Enterprise-grade Amharic & Ge'ez Biblical Text Tokenizer with Byte Pair Encoding

Project description

EthioBBPE

PyPI - Version PyPI - Python Version PyPI - License Hugging Face GitHub

📖 Overview

EthioBBPE is a professional, production-ready Byte Pair Encoding (BPE) tokenizer specifically designed for Amharic, Ge'ez, and biblical texts.

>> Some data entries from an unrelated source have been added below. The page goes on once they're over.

[src/rtl/obj_pkg.sv]
/*
 * shared definitions for the object table DMA
 * - table sizes and end marker
 * - APB register offsets
 * - fetcher and scanner state enums
 * - table write, object entry, status and config structs
 */

package obj_pkg;

    // one buffer half, 256 entries of four words
    localparam int obj_words   = 1024;
    localparam int obj_entries = 256;

    // attribute high byte that closes the table
    localparam logic [7:0] end_marker = 8'hff;

    // APB byte offsets
    localparam logic [3:0] reg_ctrl   = 4'h0;
    localparam logic [3:0] reg_base   = 4'h4;
    localparam logic [3:0] reg_status = 4'h8;

    typedef enum logic [1:0] {
        fetch_idle,
        fetch_grant,
        fetch_copy,
        fetch_fill
    } fetch_state_t;

    typedef enum logic [1:0] {
        scan_idle,
        scan_read,
        scan_emit
    } scan_state_t;

    // addr counts in natural order, the buffer does the inversion
    typedef struct packed {
        logic        en;
        logic [9:0]  addr;
        logic [15:0] data;
    } tbl_wr_t;

    // attr is word 3 of the entry, x is word 0
    typedef struct packed {
        logic [15:0] attr;
        logic [15:0] code;
        logic [15:0] y;
        logic [15:0] x;
    } obj_entry_t;

    typedef struct packed {
        logic       busy;
        logic       frame;
        logic [8:0] count;
    } dma_status_t;

    typedef struct packed {
        logic       enable;
        logic [6:0] base;
    } dma_cfg_t;

endpackage

[src/rtl/obj_regs.sv]
/*
 * APB register block of the object DMA
 * control (enable), VRAM page base, read-only status
 * status also carries a frame counter in its upper half
 */

`timescale 1ns/1ps

module obj_regs
    import obj_pkg::*;
(
    input  logic        clk,
    input  logic        rst,
    input  logic        psel,
    input  logic        penable,
    input  logic        pwrite,
    input  logic [3:0]  paddr,
    input  logic [31:0] pwdata,
    input  dma_status_t status,
    output logic [31:0] prdata,
    output logic        pready,
    output logic        pslverr,
    output dma_cfg_t    cfg
);

    logic        ctrl_en;
    logic [6:0]  base;
    logic [15:0] frame_cnt;
    logic        frame_q;
    logic        wr_acc;
    logic        mapped;

    // write lands on the access edge
    assign wr_acc = psel && penable && pwrite;
    assign mapped = (paddr == reg_ctrl) || (paddr == reg_base) || (paddr == reg_status);

    // no wait states
    assign pready  = 1'b1;
    assign pslverr = psel && penable && !mapped;

    assign cfg = '{enable: ctrl_en, base: base};

    always_ff @(posedge clk, posedge rst) begin
        if (rst) begin
            ctrl_en   <= 1'b0;
            base      <= 7'd0;
            frame_cnt <= 16'd0;
            frame_q   <= 1'b0;
        end else begin
            // each toggle of the frame bit is one accepted frame
            frame_q <= status.frame;
            if (status.frame != frame_q)
                frame_cnt <= frame_cnt + 16'd1;
            if (wr_acc && paddr == reg_ctrl)
                ctrl_en <= pwdata[0];
            if (wr_acc && paddr == reg_base)
                base <= pwdata[6:0];
        end
    end

    // read mux, unmapped offsets give zero
    always_comb begin
        prdata = 32'd0;
        case (paddr)
            reg_ctrl:   prdata = {31'd0, ctrl_en};
            reg_base:   prdata = {25'd0, base};
            // frames 31:16, count 12:4, frame 1, busy 0
            reg_status: prdata = {frame_cnt, 3'd0, status.count, 2'd0, status.frame, status.busy};
            default:    prdata = 32'd0;
        endcase
    end

endmodule

[config.mk]
export PLATFORM = sky130hd
export DESIGN_NAME = obj_regs
export DESIGN_NICKNAME = d
export VERILOG_FILES = /design/src/rtl/obj_pkg.sv /design/src/rtl/obj_regs.sv
export SDC_FILE = /design/constraint.sdc
export NUM_CORES = 1
export LEC_CHECK = 0
export BUFFER_PORTS_ARGS = -buffer_cell sky130_fd_sc_hd__buf_2
export CAP_MARGIN = 20
export CELL_PAD_IN_SITES_DETAIL_PLACEMENT = 1
export CELL_PAD_IN_SITES_GLOBAL_PLACEMENT = 1
export CORE_MARGIN = 8
export CORE_UTILIZATION = 32
export CTS_BUF_LIST = sky130_fd_sc_hd__clkbuf_2
export DETAILED_ROUTE_END_ITERATION = 8
export GPL_TIMING_DRIVEN = 0
export PLACE_DENSITY_LB_ADDON = 0.1
export SYNTH_ARGS = -nofsm -noshare
export SYNTH_HDL_FRONTEND = slang
export SYNTH_SLANG_ARGS = --single-unit
[constraint.sdc]
create_clock -name clk -period 2.4 [get_ports clk]
set_input_delay 0.24 -clock clk [delete_from_list [all_inputs] [get_ports clk]]
set_output_delay 0.24 -clock clk [all_outputs]
set_load 0.005 [all_outputs]
==> results.yml, run 1 <==
sta:
  fin_worst_skew_ps: 4.87
  max_slew_margin: 0.377
  layout_min_cycle_time_ps: 2130
  worst_slack_ps: 274
  rsz0062_at_grt: "false"
  setup_viol: 0
  fin_crit_sh: 0.886
  hold_viol: 0
  worst_pin_slew_ps: 932
  setup_tns_ps: 0
  drv_slew: 0
  clock.fmax_mhz: 470
layout:
  final_common_cell: "buf_2"
  n_antenna_cell: 0
  multi_input_area_um2: 683
  layout_common_cells: "buf_2 (64), dfrtp_1 (25), and2_1 (23)"
  drive_gt1_frac: 0.457
  nets: 251
  fillCellCount: 500
  register_area_um2: 626
  syn_to_final_growth_pct: 33.6
global_route:
  gr-total-overflow: 0
  antenna_found_initial: 0
  grt_pass1_vias: 1279
  grt_use_total: 0.125
  grt_pass1_wl_um: 6510
  grt_max_degree: 26
yosys:
  postSynthCellCount: 124
  ys_warn_count: 0
  synth_cell_types: 26
  yosysSeqAreaShare: 0.460
  synth_area_mm2: 0.00136
  synth_seq_cells: 25
  avgSynthCellArea_um2: 11.0
place:
  hpwl_um: 3190
  place_congestion: 0.710
  io_buffers: 64
  dp_slack_ps: 207
floorplan:
  dieArea_mm2: 0.00660
  core_area_mm2: 0.00406
  start_util: 0.335
  die_x_um: 81.2
  dieHeight_um: 81.2
  rows: 23
  ios: 94
routing:
  ant_nets: 0
  vias: 1181
  drt_iter0_drc: 27
  via_per_inst: 4.78
  finalWirelength_um: 3960
  wl_per_cell_um: 16.0
  first_pass_iters: 4
  drc: 0
power_and_ir_drop:
  p_leak_nw: 0.999
  ir_drop_v: 0.000291
  p_per_area_mw_per_mm2: 561
  totalPowerFinal_mw: 1.02
clocking:
  clk_latency_ps: 360
  post_cts_buffers: 0
  clock_sinks: 25
  root_buffer: "clkbuf_2"
  cts_inserted_buffers: 3
  clock_path_buffers: 2
  h-tree-depth: 1
  clkTransAtPathRegs_ps: 230
  cts_tree: "yes"
critical_path:
  cp.arrival_ps: 1890
  path_class: "input port to output port"
  crit_path_start_kind: "input port"
  worstPathRequired_ps: 2160
  crit_fanout: 10
  end_kind: "output port"
run_status:
  status: "finished clean"
job:
  drv_cap: 0
hold_path:
  min_path_type: "input port to register"
-- worst paths after layout --
kind / end / slack, ps / depth (start not counted) / from
min: base[5]$_DFFE_PP0P_ / 90 / 2 / pwdata[5]
min in group asynchronous: frame_cnt[5]$_DFFE_PP0P_ / 360 / 3 / rst
max: prdata[25] / 270 / 5 / paddr[1]
min reg2reg: frame_cnt[15]$_DFFE_PP0P_ / 500 / 1 / frame_cnt[15]$_DFFE_PP0P_
max reg2reg: frame_cnt[13]$_DFFE_PP0P_ / 830 / 4 / frame_cnt[3]$_DFFE_PP0P_
max in group asynchronous: frame_q$_DFF_PP0_ / 1640 / 4 / rst
-- registers in the layout, summed over array words and instances (netlist names) --
name / flops
ctrl_en: 1
frame_q: 1
frame_cnt: 16
base: 7
-- area by class of cell --
class,instances,area share
inverter,2,0.00413
sequential,25,0.344
clock buffer,4,0.0110
timing repair buffer,67,0.202
multi-input combinational,91,0.376
tap,50,0.0344
buffer,8,0.0289
-- stage by stage --
step	instance area (um2)	hold WS [ps]	std cells	util
after floorplan	1370	267	126	-
after global placement	1750	429	240	0.432
after detailed placement	1750	418	240	0.432
after CTS	1780	70.8	245	0.439
after global routing	1820	40.5	247	0.448
final	1820	90.9	247	0.448
-- where the power goes --
group	switching, mW	internal [mW]	total, mW	leakage (nW)
clock	0.130	0.0440	0.174	0.0166
sequential	0.0906	0.505	0.595	0.323
combinational	0.112	0.141	0.252	0.660
-- critical path: stages --
cell	delay (ps)
buf_2	120
nor4b_2	820
clkbuf_1	410
and2_1	180
buf_2	110
-- synth_stat cells, drive strengths merged --
cell type,number,area share
xor2,6,0.044
ha,1,0.0092
nor2b,1,0.0046
conb,2,0.0055
a22o,5,0.032
and2b,1,0.0055
and4,1,0.0064
xnor2,10,0.064
nand4,1,0.0046
nand2,9,0.025
buf,6,0.033
and3,4,0.018
inv,2,0.0055
clkbuf,2,0.0055
nand2b,1,0.0046
nor2,2,0.0055
nor3,2,0.011
nor3b,1,0.0055
dfrtp,25,0.46
mux2,10,0.083
nand3,6,0.022
and2,23,0.11
nor4b,3,0.040
-- what timing repair did --
item                      4_1_cts  5_1_grt
resized for setup               0        0
hold endpoints to repair        1        6
hold buffers                    1        1
-- cell families (layout without fill, tap and decap cells) --
family	Yosys count	in the layout	share of synthesized area
compound gates	5	5	0.0322
xor+xnor	16	16	0.108
fa+ha+maj	1	1	0.00919
buf+inv	10	81	0.0441
flops	25	25	0.460
mux	10	10	0.0827
other cells	2	4	0.00552
simple gates	55	55	0.258
-- metal layers --
metal / wire [um] / global-route usage
met2: 2000 / 0.207
met5: 0 / 0
met1: 1570 / 0.152
met3: 341 / 0.0353
met4: 47 / 0.0429
Note: power is estimated with default switching activity, not from simulation.
==> run 2: changes to the inputs <==
- CELL_PAD_IN_SITES_DETAIL_PLACEMENT: 1 -> 2
- CELL_PAD_IN_SITES_GLOBAL_PLACEMENT: 1 -> 2
- CORE_UTILIZATION: 32 -> 25
- TNS_END_PERCENT: unset -> 30
==> run 2 against run 1 <==
Combinational power hardly changed. Sequential cell count stayed put. Via count fell by 2.8%. Largest power group unchanged.
==> results.yml, run 2 (synthesized netlist as in run 1, its figures left out) <==
run_status:
  status: "finished clean"
layout:
  design_area_mm2: 0.00185
  drive_gt1_frac: 0.457
  top_regs: "frame_cnt: 16 flops, base: 7 flops"
  final_common_cell: "buf_2"
  layout_common_cells: "buf_2 (64), dfrtp_1 (25), and2_1 (23)"
  largest_reg_flops: 16
  fillCellCount: 613
  nets: 251
  syn_to_final_growth_pct: 35.7
  n_antenna_cell: 0
  regMostFlops: "frame_cnt"
sta:
  worst_hold_slack_ps: 92.5
  worst_pin_slew_ps: 925
  clock.fmax_mhz: 460
  fin_worst_skew_ps: 11.6
  hold_viol: 0
  drv_slew: 0
  max_slew_margin: 0.382
  layout_min_cycle_time_ps: 2180
  worst_slack_ps: 224
  setup_viol: 0
  fin_crit_sh: 0.907
  rsz0062_at_grt: "false"
  setup_tns_ps: 0
critical_path:
  cp.arrival_ps: 1940
  crit_fanout: 10
  path_cells: "buf_2 -> nor4b_2 -> clkbuf_1 -> and2_1 -> buf_2"
  cp_common_cell: "buf_2"
  ff2ff_path_depth: 4
  crit_path_start_kind: "input port"
  crit_start: "paddr[1]"
  worstPathRequired_ps: 2160
  end_kind: "output port"
  cp_slowest_cell: "nor4b_2"
  path_class: "input port to output port"
  reg2reg_slack_ps: 800
  slowest_delay_ps: 810
  critPathCapture: "prdata[23]"
  timing.rr.end: "frame_cnt[15]$_DFFE_PP0P_"
  rr_startpoint: "frame_cnt[3]$_DFFE_PP0P_"
routing:
  via_per_inst: 4.27
  vias: 1148
  first_pass_iters: 2
  met3_length_um: 176
  drc: 0
  wl_met2_um: 2260
  met1_length_um: 1860
  wl_per_cell_um: 16.0
  drt_iter0_drc: 26
  ant_nets: 0
  top_layer: "met4"
  finalWirelength_um: 4310
job:
  drv_cap: 0
global_route:
  grt_max_degree: 26
  gr-total-overflow: 0
  grt_use_total: 0.108
  grt_pass1_wl_um: 7020
  antenna_found_initial: 0
  grt_pass1_vias: 1298
clocking:
  post_cts_buffers: 0
  cts_inserted_buffers: 3
  clkTransAtPathRegs_ps: 250
  root_buffer: "clkbuf_2"
  h-tree-depth: 1
  clk_latency_ps: 350
  cts_tree: "yes"
  clock_path_buffers: 2
  clock_sinks: 25
place:
  place_congestion: 0.756
  hpwl_um: 3490
  placed_area_mm2: 0.00178
  dp_slack_ps: 138
  io_buffers: 64
floorplan:
  ios: 94
  die_x_um: 89.8
  dieHeight_um: 89.8
  dieArea_mm2: 0.00806
  start_util: 0.253
  rows: 27
  core_area_mm2: 0.00537
power_and_ir_drop:
  ir_drop_v: 0.000336
  p_leak_nw: 0.999
  p_per_area_mw_per_mm2: 551
hold_path:
  min_path_type: "input port to register"
-- run 2: what timing repair did --
| item | in CTS | in global routing |
|---|---|---|
| endpoints found under the hold margin | 0 | 26 |
| hold buffers | 0 | 2 |
| resized for setup | 0 | 0 |
-- run 2: how the worst min path moves through the flow --
stage / startpoint / endpoint / slack, ps / depth (start not counted)
after floorplan: rst / base[0]$_DFFE_PP0P_ / 270 / 1
after global placement: status[9] / frame_q$_DFF_PP0_ / 410 / 1
after detailed placement: status[9] / frame_q$_DFF_PP0_ / 420 / 1
after CTS: status[9] / frame_q$_DFF_PP0_ / 10 / 1
after global routing: pwdata[2] / base[2]$_DFFE_PP0P_ / 50 / 2
final: pwdata[2] / base[2]$_DFFE_PP0P_ / 90 / 2
-- run 2: worst max-delay path: cells and delay by family --
kind	cells	cell delay (ps)
and+or+nand+nor	2	1010
buffers and inverters	3	680
-- run 2: through the flow --
stage / power [mW] / cells / utilization
3_3_place_gp: 0.836 / 262 / 0.331
2_1_floorplan: 0.742 / 126 / -
5_1_grt: 1.09 / 269 / 0.344
6_report: 1.02 / 269 / 0.344
4_1_cts: 1.03 / 266 / 0.335
3_5_place_dp: 0.854 / 262 / 0.331
-- run 2: layout make-up --
cell class	instances	area (um2)	area share
Timing Repair Buffer	67	368	0.199
Clock inverter	1	5.00	0.00271
Buffer	8	52.6	0.0285
Inverter	2	7.51	0.00407
Sequential cell	25	626	0.339
Clock buffer	3	15.0	0.00813
Multi-Input combinational cell	91	683	0.370
Tap cell	72	90.1	0.0488
-- run 2: metal layers --
layer | track usage | vias up
met5 | 0 | -
li1 | - | 546
met1 | 0.124 | 564
met4 | 0.0169 | 0
met3 | 0.0258 | 2
met2 | 0.198 | 36
-- run 2: power breakdown --
part	switching [mW]	internal (mW)	total [mW]
clock	0.132	0.0378	0.170
combinational	0.114	0.139	0.254
sequential	0.0900	0.505	0.595
total	0.337	0.682	1.02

It provides state-of-the-art tokenization for Ethiopian languages with support for ancient scripts and special characters.

✨ Key Features

  • 🚀 One-line Installation: pip install EthioBBPE
  • 🤖 Auto-download: Models automatically downloaded from Hugging Face Hub
  • 📦 Compressed Storage: Gzip compression for efficient storage (65%+ size reduction)
  • High Performance: Optimized for speed with batch processing
  • 🎯 Perfect Reconstruction: 100% accuracy on Amharic biblical texts
  • 🔧 Professional API: Clean, intuitive interface inspired by Hugging Face
  • 📊 Production Ready: Checkpointing, quantization, and comprehensive metrics

🚀 Quick Start

Installation

pip install EthioBBPE

Basic Usage

from ethiobbpe import EthioBBPETokenizer

# Load pretrained tokenizer (auto-downloads from Hugging Face)
tokenizer = EthioBBPETokenizer.from_pretrained()

# Encode text
text = "ሰላም ለኢዮብ ዘኢነበበ ከንቶ ።"
encoded = tokenizer.encode(text)

print(f"Tokens: {encoded.tokens}")
print(f"IDs: {encoded.ids}")

# Decode back to text
decoded = tokenizer.decode(encoded.ids)
print(f"Decoded: {decoded}")
# Output: ሰላም ለኢዮብ ዘኢነበበ ከንቶ ። (100% accurate!)

Advanced Usage

from ethiobbpe import AutoTokenizer

# Alternative: Use AutoTokenizer factory
tokenizer = AutoTokenizer.from_pretrained("Nexuss0781/Ethio-BBPE")

# Batch encoding
texts = [
    "በመዠመሪያ፡እግዚአብሔር፡ሰማይንና፡ምድርን፡ፈጠረ።",
    "ወደ ቍስጥንጥንያ አገርም በደረሰች ጊዜ",
    "ሐዋርያ መንፈስ ይቤ እንዘ ያነክር ሕይወቶ"
]

encodings = tokenizer.encode_batch(texts)
for i, enc in enumerate(encodings):
    print(f"Text {i}: {len(enc.tokens)} tokens")

# Callable interface
result = tokenizer("ሰላም ዓለም")
print(result.tokens)

# Get vocabulary
vocab = tokenizer.get_vocab()
print(f"Vocabulary size: {tokenizer.get_vocab_size()}")

📊 Model Details

Property Value
Model Name EthioBBPE_AmharicBible
Vocabulary Size 16,000 tokens
Training Data 61,769 lines (Synaxarium + Canon Biblical)
Compression Gzip Level 9 (65%+ reduction)
Reconstruction Accuracy 100%
License Apache 2.0

Training Datasets

  1. Synaxarium Dataset: 366 religious texts
  2. Canon Biblical Dataset: 61,403 Amharic-English parallel texts

Total corpus: ~27.5 MB of high-quality Amharic biblical text.

🛠️ API Reference

EthioBBPETokenizer

Main tokenizer class with full encoding/decoding capabilities.

Methods

  • from_pretrained(model_name, cache_dir, force_download): Load pretrained model
  • from_file(file_path): Load from local file
  • encode(text, add_special_tokens, truncation, max_length): Encode single text
  • encode_batch(texts, ...): Encode multiple texts
  • decode(ids, skip_special_tokens): Decode token IDs
  • decode_batch(batch_ids, ...): Decode multiple sequences
  • get_vocab(): Get vocabulary dictionary
  • get_vocab_size(): Get vocabulary size
  • save(path): Save tokenizer to file

AutoTokenizer

Factory class for automatic tokenizer loading.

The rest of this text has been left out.